--- src/sv/arp_pkg.sv ---
// Package with the sizes, codes and word types of the ARP reply table.
package arp_pkg;

  localparam int unsigned TableDepth = 16;
  localparam int unsigned IdxW = (TableDepth > 1) ? $clog2(TableDepth) : 1;
  localparam int unsigned CntW = $clog2(TableDepth + 1);

  localparam int unsigned IpW    = 32;
  localparam int unsigned MacW   = 48;
  localparam int unsigned EntryW = IpW + MacW;

  localparam logic        CmdAdd     = 1'b0;
  localparam logic [15:0] OpcRequest = 16'd1;

  typedef enum logic [2:0] {
    ST_NONE = 3'd0,
    ST_HIT  = 3'd1,
    ST_MISS = 3'd2,
    ST_ADD  = 3'd3,
    ST_FULL = 3'd4
  } arp_status_e;

  typedef struct packed {
    logic             command;
    logic [IpW-1:0]   entry_ip;
    logic [MacW-1:0]  entry_mac;
    logic [15:0]      arp_opcode;
    logic [IpW-1:0]   sender_ip;
    logic [IpW-1:0]   target_ip;
  } arp_item_t;

  typedef struct packed {
    arp_status_e      status;
    logic [MacW-1:0]  reply_sender_mac;
    logic [IpW-1:0]   reply_sender_ip;
    logic [IpW-1:0]   reply_target_ip;
  } arp_result_t;

endpackage

--- src/sv/arp_ram.sv ---
// Generic single-write, single-read RAM with a registered read port.
module arp_ram #(
  parameter int unsigned Width = 8,
  parameter int unsigned Depth = 16
) (
  input  logic                                      clk_i,
  input  logic                                      we_i,
  input  logic [((Depth > 1) ? $clog2(Depth) : 1)-1:0] waddr_i,
  input  logic [Width-1:0]                          wdata_i,
  input  logic                                      re_i,
  input  logic [((Depth > 1) ? $clog2(Depth) : 1)-1:0] raddr_i,
  output logic [Width-1:0]                          rdata_o
);

  logic [Width-1:0] mem [Depth];

  always_ff @(posedge clk_i) begin
    if (we_i) begin
      mem[waddr_i] <= wdata_i;
    end
    if (re_i) begin
      rdata_o <= mem[raddr_i];
    end
  end

endmodule

--- src/sv/arp_reply_table.sv ---
// Top level of the ARP reply table: entry store, lookup sequencer and result register.
//
// The block holds up to TableDepth IPv4-to-MAC entries in one RAM, in the
// order they were added. A word is taken when start is high and busy is low.
// An add word writes the next free entry and reports "added", or reports
// "table full" once all entries are in use; its result appears on the
// cycle after it was taken and busy never rises. A packet word whose opcode
// is not request gives a "no action" result on the next cycle. A request
// word scans the stored entries from the oldest, one RAM read per cycle,
// and answers with the MAC of the first entry whose IP equals the target
// IP, or with a miss and a zero MAC. Its result is registered once the
// entry that hit (the last stored entry on a miss) has come back from the
// registered RAM read port and been compared; with an empty table the
// miss comes on the next cycle. Every result is shown for exactly one
// cycle with result_valid_o high and must be taken then, since the
// receiver cannot stall the block. There is no clearing pass after
// reset: the entry count alone marks which entries hold data.
module arp_reply_table (
  input  logic                 clk_i,
  input  logic                 rst_ni,
  input  logic                 start,
  output logic                 busy,
  input  arp_pkg::arp_item_t   item_i,
  output logic                 result_valid_o,
  output arp_pkg::arp_result_t result_o
);
  import arp_pkg::*;

  // One-hot sequencer states.
  typedef enum logic [1:0] {
    S_IDLE = 2'b01,
    S_SCAN = 2'b10
  } state_e;

  state_e      state_q, state_d;
  logic [CntW-1:0] count_q, count_d;
  logic [CntW-1:0] ptr_q, ptr_d;
  logic        pend_q, pend_d;
  logic [IpW-1:0] want_ip_q, want_ip_d;
  logic [IpW-1:0] peer_ip_q, peer_ip_d;
  arp_result_t result_q, result_d;
  logic        valid_q, valid_d;

  logic              ram_we;
  logic              ram_re;
  logic [EntryW-1:0] ram_rdata;
  logic [IpW-1:0]    rd_ip;
  logic [MacW-1:0]   rd_mac;
  logic              issue;

  // Entries are stored as {ip, mac}; a new entry always goes to the slot
  // at the current count.
  arp_ram #(
    .Width (EntryW),
    .Depth (TableDepth)
  ) u_ram (
    .clk_i   (clk_i),
    .we_i    (ram_we),
    .waddr_i (count_q[IdxW-1:0]),
    .wdata_i ({item_i.entry_ip, item_i.entry_mac}),
    .re_i    (ram_re),
    .raddr_i (ptr_q[IdxW-1:0]),
    .rdata_o (ram_rdata)
  );

  assign rd_ip  = ram_rdata[EntryW-1:MacW];
  assign rd_mac = ram_rdata[MacW-1:0];

  // A read is issued while there are stored entries left to look at.
  assign issue = (state_q == S_SCAN) && (ptr_q < count_q);

  always_comb begin
    state_d   = state_q;
    count_d   = count_q;
    ptr_d     = ptr_q;
    pend_d    = 1'b0;
    want_ip_d = want_ip_q;
    peer_ip_d = peer_ip_q;
    result_d  = result_q;
    valid_d   = 1'b0;
    ram_we    = 1'b0;
    ram_re    = 1'b0;

    case (state_q)
      S_IDLE: begin
        if (start) begin
          result_d = '0;
          if (item_i.command == CmdAdd) begin
            valid_d = 1'b1;
            if (count_q < CntW'(TableDepth)) begin
              ram_we          = 1'b1;
              count_d         = count_q + CntW'(1);
              result_d.status = ST_ADD;
            end else begin
              result_d.status = ST_FULL;
            end
          end else if (item_i.arp_opcode != OpcRequest) begin
            valid_d         = 1'b1;
            result_d.status = ST_NONE;
          end else if (count_q == '0) begin
            // Nothing stored: the answer is a miss right away.
            valid_d                  = 1'b1;
            result_d.status          = ST_MISS;
            result_d.reply_sender_ip = item_i.target_ip;
            result_d.reply_target_ip = item_i.sender_ip;
          end else begin
            state_d   = S_SCAN;
            ptr_d     = '0;
            want_ip_d = item_i.target_ip;
            peer_ip_d = item_i.sender_ip;
          end
        end
      end
      S_SCAN: begin
        // Reads are pipelined: pend_q marks that ram_rdata holds the entry
        // read on the previous cycle.
        ram_re = issue;
        pend_d = issue;
        if (issue) begin
          ptr_d = ptr_q + CntW'(1);
        end
        if (pend_q && (rd_ip == want_ip_q)) begin
          state_d                   = S_IDLE;
          pend_d                    = 1'b0;
          valid_d                   = 1'b1;
          result_d.status           = ST_HIT;
          result_d.reply_sender_mac = rd_mac;
          result_d.reply_sender_ip  = want_ip_q;
          result_d.reply_target_ip  = peer_ip_q;
        end else if (pend_q && !issue) begin
          state_d                   = S_IDLE;
          valid_d                   = 1'b1;
          result_d.status           = ST_MISS;
          result_d.reply_sender_mac = '0;
          result_d.reply_sender_ip  = want_ip_q;
          result_d.reply_target_ip  = peer_ip_q;
        end
      end
      default: begin
        state_d = S_IDLE;
      end
    endcase
  end

  always_ff @(posedge clk_i or negedge rst_ni) begin
    if (!rst_ni) begin
      state_q <= S_IDLE;
      count_q <= '0;
      ptr_q   <= '0;
      pend_q  <= 1'b0;
      valid_q <= 1'b0;
    end else begin
      state_q <= state_d;
      count_q <= count_d;
      ptr_q   <= ptr_d;
      pend_q  <= pend_d;
      valid_q <= valid_d;
    end
  end

  always_ff @(posedge clk_i) begin
    want_ip_q <= want_ip_d;
    peer_ip_q <= peer_ip_d;
    result_q  <= result_d;
  end

  assign busy           = (state_q != S_IDLE);
  assign result_valid_o = valid_q;
  assign result_o       = result_q;

`ifndef NO_ASSERTIONS
  // The entry count never runs past the table size.
  a_count_bound: assert property (@(posedge clk_i) disable iff (!rst_ni)
    count_q <= CntW'(TableDepth))
    else $error("entry count exceeds table depth");

  // Leaving the scan always delivers exactly the lookup's result.
  a_scan_done: assert property (@(posedge clk_i) disable iff (!rst_ni)
    (state_q == S_SCAN && state_d == S_IDLE) |=> result_valid_o)
    else $error("scan ended without a result");

  // An added result goes with a count that grew by one.
  a_add_count: assert property (@(posedge clk_i) disable iff (!rst_ni)
    (result_valid_o && result_o.status == ST_ADD) |->
      count_q == $past(count_q) + CntW'(1))
    else $error("add result without a new entry");

  // A full report only comes when every entry is in use.
  a_full_count: assert property (@(posedge clk_i) disable iff (!rst_ni)
    (result_valid_o && result_o.status == ST_FULL) |->
      count_q == CntW'(TableDepth))
    else $error("table full reported with free entries");

  // No result is shown while a scan is still running.
  a_no_early: assert property (@(posedge clk_i) disable iff (!rst_ni)
    (state_q == S_SCAN) |-> !result_valid_o)
    else $error("result shown during scan");
`endif

endmodule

━━━━━━━━━━

TASK INSTRUCTIONS: In the entries above, find lines with "MacW" and copy each.

ANSWER TO THE PROBLEM:
  localparam int unsigned MacW   = 48;
  localparam int unsigned EntryW = IpW + MacW;
    logic [MacW-1:0]  entry_mac;
    logic [MacW-1:0]  reply_sender_mac;
  logic [MacW-1:0]   rd_mac;
  assign rd_ip  = ram_rdata[EntryW-1:MacW];
  assign rd_mac = ram_rdata[MacW-1:0];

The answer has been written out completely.